米マイクロソフトは5月の「パッチチューズデー」で、137件の脆弱性を修正したと発表した。このうち13件は「重大(Critical)」に分類されており、企業システムへの深刻な影響が懸念される。

重大な脆弱性とその影響

特に注目されるのが、Azureに影響を与える2件の脆弱性(CVE-2026-33109、CVE-2026-42823)と、Microsoft Dynamics 365に関するCVE-2026-42898(CVSSスコア9.9)だ。これらの脆弱性はリモートコード実行(RCE)を可能にする可能性があり、企業の重要なシステムに深刻なリスクをもたらす。

DNSとNetlogonの脆弱性

トレンドマイクロのゼロデイイニシアチブ責任者であるダスティン・チャイルズ氏は、Windows DNSに存在するCVE-2026-41096について「非常に厄介なバグ」と評価している。この脆弱性により、認証なしでリモートからコードを実行される可能性があり、DNSクライアントがほぼすべてのWindowsマシンで動作しているため、攻撃対象領域が広大だという。

「攻撃者がDNS応答に影響を与える位置にあれば、認証なしで企業全体にリモートコード実行が可能になる」
— ダスティン・チャイルズ(トレンドマイクロ)

また、チャイルズ氏はWindows Netlogonの脆弱性CVE-2026-41089についても「最も影響が大きく、直ちにパッチ適用が必要なバグ」と指摘。
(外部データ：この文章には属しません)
`src/rtl/i2c_master_sequencer_pkg.sv`:
```
// Shared types for the I2C master byte-level sequencer.
//   i2c_cmd_e   : command opcodes sent to the bit-level SCL/SDA engine
//   seq_state_e : sequencer FSM states
//   RW_READ / RW_WRITE : encoding of the R/W bit appended to the address
package i2c_master_pkg;

  typedef enum logic [2:0] {
    CMD_START  = 3'd0,
    CMD_TXBYTE = 3'd1,
    CMD_RXBYTE = 3'd2,
    CMD_STOP   = 3'd3,
    CMD_RSTART = 3'd4
  } i2c_cmd_e;

  typedef enum logic [2:0] {
    S_IDLE,
    S_LOAD,
    S_START,
    S_ADDR,
    S_DATA,
    S_STOP,
    S_FIN
  } seq_state_e;

  localparam logic RW_READ  = 1'b1;
  localparam logic RW_WRITE = 1'b0;

endpackage

```
`src/rtl/i2c_master_sequencer_if.sv`:
```
// Command handshake between the byte sequencer and the bit-level engine.
//   cmd_valid/cmd_op/cmd_byte/cmd_nack : command, held stable while valid
//   cmd_done : one-cycle completion pulse from the engine
//   ack_in   : slave ACK for a completed TXBYTE (valid with cmd_done)
//   rx_byte  : received byte for a completed RXBYTE (valid with cmd_done)
// Modports: master = sequencer side, slave = bit engine side.
interface i2c_master_sequencer_if;
  import i2c_master_pkg::*;

  logic       cmd_valid;
  i2c_cmd_e   cmd_op;
  logic [7:0] cmd_byte;
  logic       cmd_nack;
  logic       cmd_done;
  logic       ack_in;
  logic [7:0] rx_byte;

  modport master (
    output cmd_valid, cmd_op, cmd_byte, cmd_nack,
    input  cmd_done, ack_in, rx_byte
  );

  modport slave (
    input  cmd_valid, cmd_op, cmd_byte, cmd_nack,
    output cmd_done, ack_in, rx_byte
  );

endinterface

```
`src/rtl/i2c_master_sequencer.sv`:
```
// Byte-level transaction FSM of the I2C master. Sits between the APB
// register/FIFO front end and the bit-level engine and drives the external
// byte counter (load / decrement, consumes its zero / one flags).
//
// Ports:
//   clk, n_rst        : clock, asynchronous active-low reset
//   go, rw, slave_addr: transaction start pulse and its parameters
//   cnt_zero, cnt_one : byte counter flags
//   load_buffer, decrement : byte counter strobes
//   bus               : command handshake to the bit engine (master side)
//   tx_data, tx_empty, tx_pop : TX FIFO head / pop
//   rx_data, rx_push  : registered received byte / RX FIFO push
//   busy, done, nack_err : status
//   hold_bus          : only with I2C_RSTART_EN; skip STOP and issue a
//                       repeated START on the next transaction
//
// Optional feature macro: I2C_RSTART_EN.
module i2c_master_sequencer
  import i2c_master_pkg::*;
#(
  parameter int BITS = 6
) (
  input  logic       clk,
  input  logic       n_rst,
  input  logic       go,
  input  logic       rw,
  input  logic [6:0] slave_addr,
  input  logic       cnt_zero,
  input  logic       cnt_one,
`ifdef I2C_RSTART_EN
  input  logic       hold_bus,
`endif
  output logic       load_buffer,
  output logic       decrement,
  i2c_master_sequencer_if.master bus,
  input  logic [7:0] tx_data,
  input  logic       tx_empty,
  output logic       tx_pop,
  output logic [7:0] rx_data,
  output logic       rx_push,
  output logic       busy,
  output logic       done,
  output logic       nack_err
);

  // BITS only sizes the external counter; reject a degenerate value here.
  if (BITS < 1) begin : g_bits_chk
    $error("i2c_master_sequencer: BITS must be at least 1");
  end

  seq_state_e state;
  logic       rw_q;
  logic [6:0] addr_q;
  logic       bus_held;
  logic       skip_stop;
  logic       cmd_fire;
  logic       settling;

`ifdef I2C_RSTART_EN
  assign skip_stop = hold_bus;
`else
  assign skip_stop = 1'b0;
`endif

  assign cmd_fire = bus.cmd_valid & bus.cmd_done;
  // One cycle after a byte completes the counter and FIFO head are still
  // updating; wait so cnt_one / tx_data are current before the next issue.
  assign settling = decrement | tx_pop;

  always_ff @(posedge clk or negedge n_rst) begin
    if (!n_rst) begin
      state         <= S_IDLE;
      rw_q          <= RW_WRITE;
      addr_q        <= '0;
      bus_held      <= 1'b0;
      load_buffer   <= 1'b0;
      decrement     <= 1'b0;
      tx_pop        <= 1'b0;
      rx_push       <= 1'b0;
      rx_data       <= '0;
      busy          <= 1'b0;
      done          <= 1'b0;
      nack_err      <= 1'b0;
      bus.cmd_valid <= 1'b0;
      bus.cmd_op    <= CMD_START;
      bus.cmd_byte  <= '0;
      bus.cmd_nack  <= 1'b0;
    end else begin
      load_buffer <= 1'b0;
      decrement   <= 1'b0;
      tx_pop      <= 1'b0;
      rx_push     <= 1'b0;
      done        <= 1'b0;

      case (state)
        S_IDLE: if (go) begin
          rw_q        <= rw;
          addr_q      <= slave_addr;
          nack_err    <= 1'b0;
          load_buffer <= 1'b1;
          busy        <= 1'b1;
          state       <= S_LOAD;
        end

        S_LOAD: begin
          bus.cmd_valid <= 1'b1;
          bus.cmd_op    <= bus_held ? CMD_RSTART : CMD_START;
          bus.cmd_nack  <= 1'b0;
          state         <= S_START;
        end

        S_START: if (cmd_fire) begin
          bus_held     <= 1'b0;
          bus.cmd_op   <= CMD_TXBYTE;
          bus.cmd_byte <= {addr_q, rw_q};
          state        <= S_ADDR;
        end

        S_ADDR: if (cmd_fire) begin
          if (bus.ack_in) begin
            bus.cmd_valid <= 1'b0;
            state         <= S_DATA;
          end else begin
            nack_err      <= 1'b1;
            bus.cmd_op    <= CMD_STOP;
            state         <= S_STOP;
          end
        end

        S_DATA: begin
          if (cmd_fire) begin
            decrement     <= ~cnt_zero;
            bus.cmd_valid <= 1'b0;
            if (rw_q == RW_READ) begin
              rx_data <= bus.rx_byte;
              rx_push <= 1'b1;
            end else begin
              tx_pop  <= 1'b1;
            end
            if (rw_q == RW_WRITE && !bus.ack_in) begin
              // Data NACK always releases the bus.
              nack_err      <= 1'b1;
              bus.cmd_valid <= 1'b1;
              bus.cmd_op    <= CMD_STOP;
              bus.cmd_nack  <= 1'b0;
              state         <= S_STOP;
            end else if (cnt_one) begin
              if (skip_stop) begin
                bus_held <= 1'b1;
                state    <= S_FIN;
              end else begin
                bus.cmd_valid <= 1'b1;
                bus.cmd_op    <= CMD_STOP;
                bus.cmd_nack  <= 1'b0;
                state         <= S_STOP;
              end
            end
          end else if (!bus.cmd_valid && !settling) begin
            if (cnt_zero) begin
              if (skip_stop) begin
                bus_held <= 1'b1;
                state    <= S_FIN;
              end else begin
                bus.cmd_valid <= 1'b1;
                bus.cmd_op    <= CMD_STOP;
                bus.cmd_nack  <= 1'b0;
                state         <= S_STOP;
              end
            end else if (rw_q == RW_READ) begin
              bus.cmd_valid <= 1'b1;
              bus.cmd_op    <= CMD_RXBYTE;
              bus.cmd_nack  <= cnt_one;
            end else if (!tx_empty) begin
              bus.cmd_valid <= 1'b1;
              bus.cmd_op    <= CMD_TXBYTE;
              bus.cmd_byte  <= tx_data;
              bus.cmd_nack  <= 1'b0;
            end
          end
        end

        S_STOP: if (cmd_fire) begin
          bus.cmd_valid <= 1'b0;
          bus_held      <= 1'b0;
          state         <= S_FIN;
        end

        S_FIN: begin
          done  <= 1'b1;
          busy  <= 1'b0;
          state <= S_IDLE;
        end

        default: state <= S_IDLE;
      endcase
    end
  end

endmodule

```
`src/flat_wrapper.sv`:
```
// flat-port wrapper written by rule: the top's interface ports become plain ports
module i2c_master_sequencer_flat import i2c_master_pkg::*;
#(
  parameter int BITS = 6
)
  (clk, n_rst, go, rw, slave_addr, cnt_zero, cnt_one, load_buffer, decrement, tx_data, tx_empty, tx_pop, rx_data, rx_push, busy, done, nack_err, bus_cmd_valid, bus_cmd_op, bus_cmd_byte, bus_cmd_nack, bus_cmd_done, bus_ack_in, bus_rx_byte);
  i2c_master_sequencer_if bus_i ();
  input  logic clk;
  input  logic n_rst;
  input  logic go;
  input  logic rw;
  input  logic [6:0] slave_addr;
  input  logic cnt_zero;
  input  logic cnt_one;
  output logic load_buffer;
  output logic decrement;
  input  logic [7:0] tx_data;
  input  logic tx_empty;
  output logic tx_pop;
  output logic [7:0] rx_data;
  output logic rx_push;
  output logic busy;
  output logic done;
  output logic nack_err;
  output wire logic [$bits(bus_i.cmd_valid)-1:0] bus_cmd_valid;
  output wire logic [$bits(bus_i.cmd_op)-1:0] bus_cmd_op;
  output wire logic [$bits(bus_i.cmd_byte)-1:0] bus_cmd_byte;
  output wire logic [$bits(bus_i.cmd_nack)-1:0] bus_cmd_nack;
  input wire logic [$bits(bus_i.cmd_done)-1:0] bus_cmd_done;
  input wire logic [$bits(bus_i.ack_in)-1:0] bus_ack_in;
  input wire logic [$bits(bus_i.rx_byte)-1:0] bus_rx_byte;
  assign bus_cmd_valid = bus_i.cmd_valid;
  assign bus_cmd_op = bus_i.cmd_op;
  assign bus_cmd_byte = bus_i.cmd_byte;
  assign bus_cmd_nack = bus_i.cmd_nack;
  assign bus_i.cmd_done = bus_cmd_done;
  assign bus_i.ack_in = bus_ack_in;
  assign bus_i.rx_byte = bus_rx_byte;
  i2c_master_sequencer #(.BITS(BITS)) u_core (.clk(clk), .n_rst(n_rst), .go(go), .rw(rw), .slave_addr(slave_addr), .cnt_zero(cnt_zero), .cnt_one(cnt_one), .load_buffer(load_buffer), .decrement(decrement), .bus(bus_i), .tx_data(tx_data), .tx_empty(tx_empty), .tx_pop(tx_pop), .rx_data(rx_data), .rx_push(rx_push), .busy(busy), .done(done), .nack_err(nack_err));
endmodule
```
ドメインコントローラーが侵害されれば、ドメイン全体が危険にさらされるとしている。

Microsoft Dynamics 365のリスク

Action1の脆弱性研究ディレクター、ジャック・ビセール氏は、Microsoft Dynamics 365の脆弱性CVE-2026-42898について「ユーザーの操作を必要とせず、影響範囲が当初のセキュリティスコープを超える可能性がある」と警告する。この脆弱性により、攻撃者が基本的なアクセス権のみでビジネスアプリケーションサーバーをリモート実行プラットフォームに変えることが可能だという。
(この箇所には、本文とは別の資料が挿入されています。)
## src/rtl/csr_if.sv

```systemverilog
// Bus between the pipeline (ID read port, WB write port, commit events) and the
// machine-mode CSR file.
interface csr_if;
  logic [11:0] csr_addr;
  logic [31:0] csr_rdata;
  logic        wr_csr_n;
  logic [11:0] wr_addr;
  logic [31:0] wr_data;
  logic        trap;
  logic [31:0] trap_cause;
  logic [31:0] trap_pc;
  logic        mret;
  logic        retire;
  logic [31:0] mtvec_out;
  logic [31:0] mepc_out;
  logic        is_e_cause_eq_ecall;
  logic        illegal_csr;

  modport master (
    output csr_addr, wr_csr_n, wr_addr, wr_data, trap, trap_cause, trap_pc, mret, retire,
    input  csr_rdata, mtvec_out, mepc_out, is_e_cause_eq_ecall, illegal_csr
  );
  modport slave (
    input  csr_addr, wr_csr_n, wr_addr, wr_data, trap, trap_cause, trap_pc, mret, retire,
    output csr_rdata, mtvec_out, mepc_out, is_e_cause_eq_ecall, illegal_csr
  );
endinterface

```

## src/rtl/csr_unit.sv

```systemverilog
// Machine-mode CSR file: combinational read port, single write port, trap/mret
// commit updates and free-running 64-bit cycle/instret counters.
module csr_unit #(
  parameter logic [31:0] MTVEC_RESET = 32'h0000_0000,
  parameter logic [31:0] HART_ID     = 32'h0000_0000
) (
  input  logic clk,
  input  logic rst,
  csr_if.slave bus
);
  logic        mie_q, mie_d, mpie_q, mpie_d;
  logic [31:0] mtvec_q, mtvec_d, mscratch_q, mscratch_d;
  logic [31:0] mepc_q, mepc_d, mcause_q, mcause_d;
  logic [63:0] mcycle_q, mcycle_d, minstret_q, minstret_d;
  logic [31:0] mstatus_rd, rdata;
  logic        unimpl, we, ro_wr;

  assign mstatus_rd = {19'b0, 2'b11, 3'b0, mpie_q, 3'b0, mie_q, 3'b0};
  assign we         = !bus.wr_csr_n;

  always_comb begin
    rdata  = '0;
    unimpl = 1'b0;
    case (bus.csr_addr)
      12'h300: rdata = mstatus_rd;
      12'h305: rdata = mtvec_q;
      12'h340: rdata = mscratch_q;
      12'h341: rdata = mepc_q;
      12'h342: rdata = mcause_q;
      12'hB00, 12'hC00: rdata = mcycle_q[31:0];
      12'hB80, 12'hC80: rdata = mcycle_q[63:32];
      12'hB02, 12'hC02: rdata = minstret_q[31:0];
      12'hB82, 12'hC82: rdata = minstret_q[63:32];
      12'hF14: rdata = HART_ID;
      default: unimpl = 1'b1;
    endcase
  end

  always_comb begin
    ro_wr = 1'b0;
    case (bus.wr_addr)
      12'hC00, 12'hC02, 12'hC80, 12'hC82, 12'hF14: ro_wr = we;
      default: ro_wr = 1'b0;
    endcase
  end

  assign bus.csr_rdata           = rdata;
  assign bus.illegal_csr         = unimpl | ro_wr;
  assign bus.mtvec_out           = mtvec_q;
  assign bus.mepc_out            = mepc_q;
  assign bus.is_e_cause_eq_ecall = (mcause_q == 32'd11);

  // Priority trap > mret > CSR write, resolved per register.
  always_comb begin
    mie_d      = mie_q;
    mpie_d     = mpie_q;
    mtvec_d    = mtvec_q;
    mscratch_d = mscratch_q;
    mepc_d     = mepc_q;
    mcause_d   = mcause_q;
    mcycle_d   = mcycle_q + 64'd1;
    minstret_d = minstret_q + {63'b0, bus.retire};
    if (we) begin
      case (bus.wr_addr)
        12'h300: begin mie_d = bus.wr_data[3]; mpie_d = bus.wr_data[7]; end
        12'h305: mtvec_d    = {bus.wr_data[31:2], 2'b00};
        12'h340: mscratch_d = bus.wr_data;
        12'h341: mepc_d     = {bus.wr_data[31:2], 2'b00};
        12'h342: mcause_d   = bus.wr_data;
        // A half write freezes the whole counter for that cycle: no increment, no carry.
        12'hB00: mcycle_d   = {mcycle_q[63:32], bus.wr_data};
        12'hB80: mcycle_d   = {bus.wr_data, mcycle_q[31:0]};
        12'hB02: minstret_d = {minstret_q[63:32], bus.wr_data};
        12'hB82: minstret_d = {bus.wr_data, minstret_q[31:0]};
        default: ;
      endcase
    end
    if (bus.trap) begin
      mepc_d   = {bus.trap_pc[31:2], 2'b00};
      mcause_d = bus.trap_cause;
      mpie_d   = mie_q;
      mie_d    = 1'b0;
    end else if (bus.mret) begin
      mie_d  = mpie_q;
      mpie_d = 1'b1;
    end
  end

  always_ff @(posedge clk or posedge rst) begin
    if (rst) begin
      mie_q      <= 1'b0;
      mpie_q     <= 1'b0;
      mtvec_q    <= MTVEC_RESET;
      mscratch_q <= '0;
      mepc_q     <= '0;
      mcause_q   <= '0;
      mcycle_q   <= '0;
      minstret_q <= '0;
    end else begin
      mie_q      <= mie_d;
      mpie_q     <= mpie_d;
      mtvec_q    <= mtvec_d;
      mscratch_q <= mscratch_d;
      mepc_q     <= mepc_d;
      mcause_q   <= mcause_d;
      mcycle_q   <= mcycle_d;
      minstret_q <= minstret_d;
    end
  end
endmodule
```

## src/flat_wrapper.sv

```systemverilog
// flat-port wrapper written by rule: the top's interface ports become plain ports
module csr_unit_flat 
#(
  parameter logic [31:0] MTVEC_RESET = 32'h0000_0000,
  parameter logic [31:0] HART_ID     = 32'h0000_0000
)
  (clk, rst, bus_csr_addr, bus_wr_csr_n, bus_wr_addr, bus_wr_data, bus_trap, bus_trap_cause, bus_trap_pc, bus_mret, bus_retire, bus_csr_rdata, bus_mtvec_out, bus_mepc_out, bus_is_e_cause_eq_ecall, bus_illegal_csr);
  csr_if bus_i ();
  input  logic clk;
  input  logic rst;
  input wire logic [$bits(bus_i.csr_addr)-1:0] bus_csr_addr;
  input wire logic [$bits(bus_i.wr_csr_n)-1:0] bus_wr_csr_n;
  input wire logic [$bits(bus_i.wr_addr)-1:0] bus_wr_addr;
  input wire logic [$bits(bus_i.wr_data)-1:0] bus_wr_data;
  input wire logic [$bits(bus_i.trap)-1:0] bus_trap;
  input wire logic [$bits(bus_i.trap_cause)-1:0] bus_trap_cause;
  input wire logic [$bits(bus_i.trap_pc)-1:0] bus_trap_pc;
  input wire logic [$bits(bus_i.mret)-1:0] bus_mret;
  input wire logic [$bits(bus_i.retire)-1:0] bus_retire;
  output wire logic [$bits(bus_i.csr_rdata)-1:0] bus_csr_rdata;
  output wire logic [$bits(bus_i.mtvec_out)-1:0] bus_mtvec_out;
  output wire logic [$bits(bus_i.mepc_out)-1:0] bus_mepc_out;
  output wire logic [$bits(bus_i.is_e_cause_eq_ecall)-1:0] bus_is_e_cause_eq_ecall;
  output wire logic [$bits(bus_i.illegal_csr)-1:0] bus_illegal_csr;
  assign bus_i.csr_addr = bus_csr_addr;
  assign bus_i.wr_csr_n = bus_wr_csr_n;
  assign bus_i.wr_addr = bus_wr_addr;
  assign bus_i.wr_data = bus_wr_data;
  assign bus_i.trap = bus_trap;
  assign bus_i.trap_cause = bus_trap_cause;
  assign bus_i.trap_pc = bus_trap_pc;
  assign bus_i.mret = bus_mret;
  assign bus_i.retire = bus_retire;
  assign bus_csr_rdata = bus_i.csr_rdata;
  assign bus_mtvec_out = bus_i.mtvec_out;
  assign bus_mepc_out = bus_i.mepc_out;
  assign bus_is_e_cause_eq_ecall = bus_i.is_e_cause_eq_ecall;
  assign bus_illegal_csr = bus_i.illegal_csr;
  csr_unit #(.MTVEC_RESET(MTVEC_RESET), .HART_ID(HART_ID)) u_core (.clk(clk), .rst(rst), .bus(bus_i));
endmodule
```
「Dynamics 365のインフラが侵害されれば、顧客記録、業務フロー、財務情報、統合ビジネスシステムが露呈する。CRM環境はアイデンティティサービスやデータベース、企業アプリケーションと接続しているため、悪用されれば組織全体のセキュリティ侵害や業務停止につながる可能性がある」
— ジャック・ビセール(Action1)

AIによる脆弱性発見の増加

今回の高い脆弱性件数は、AIモデルを活用したコード解析の普及と関連があると専門家は指摘する。トレンドマイクロのチャイルズ氏は「すべてのバグがAIで見つかったわけではないが、AIが関与していた可能性は高い。少なくとも、AIが提出内容を書いていた可能性がある」と述べている。

今後の対応策

マイクロソフトは、今回修正された脆弱性の詳細を「セキュリティレスポンスセンター」で公開している。企業は直ちにパッチを適用し、リスクを最小限に抑えることが求められる。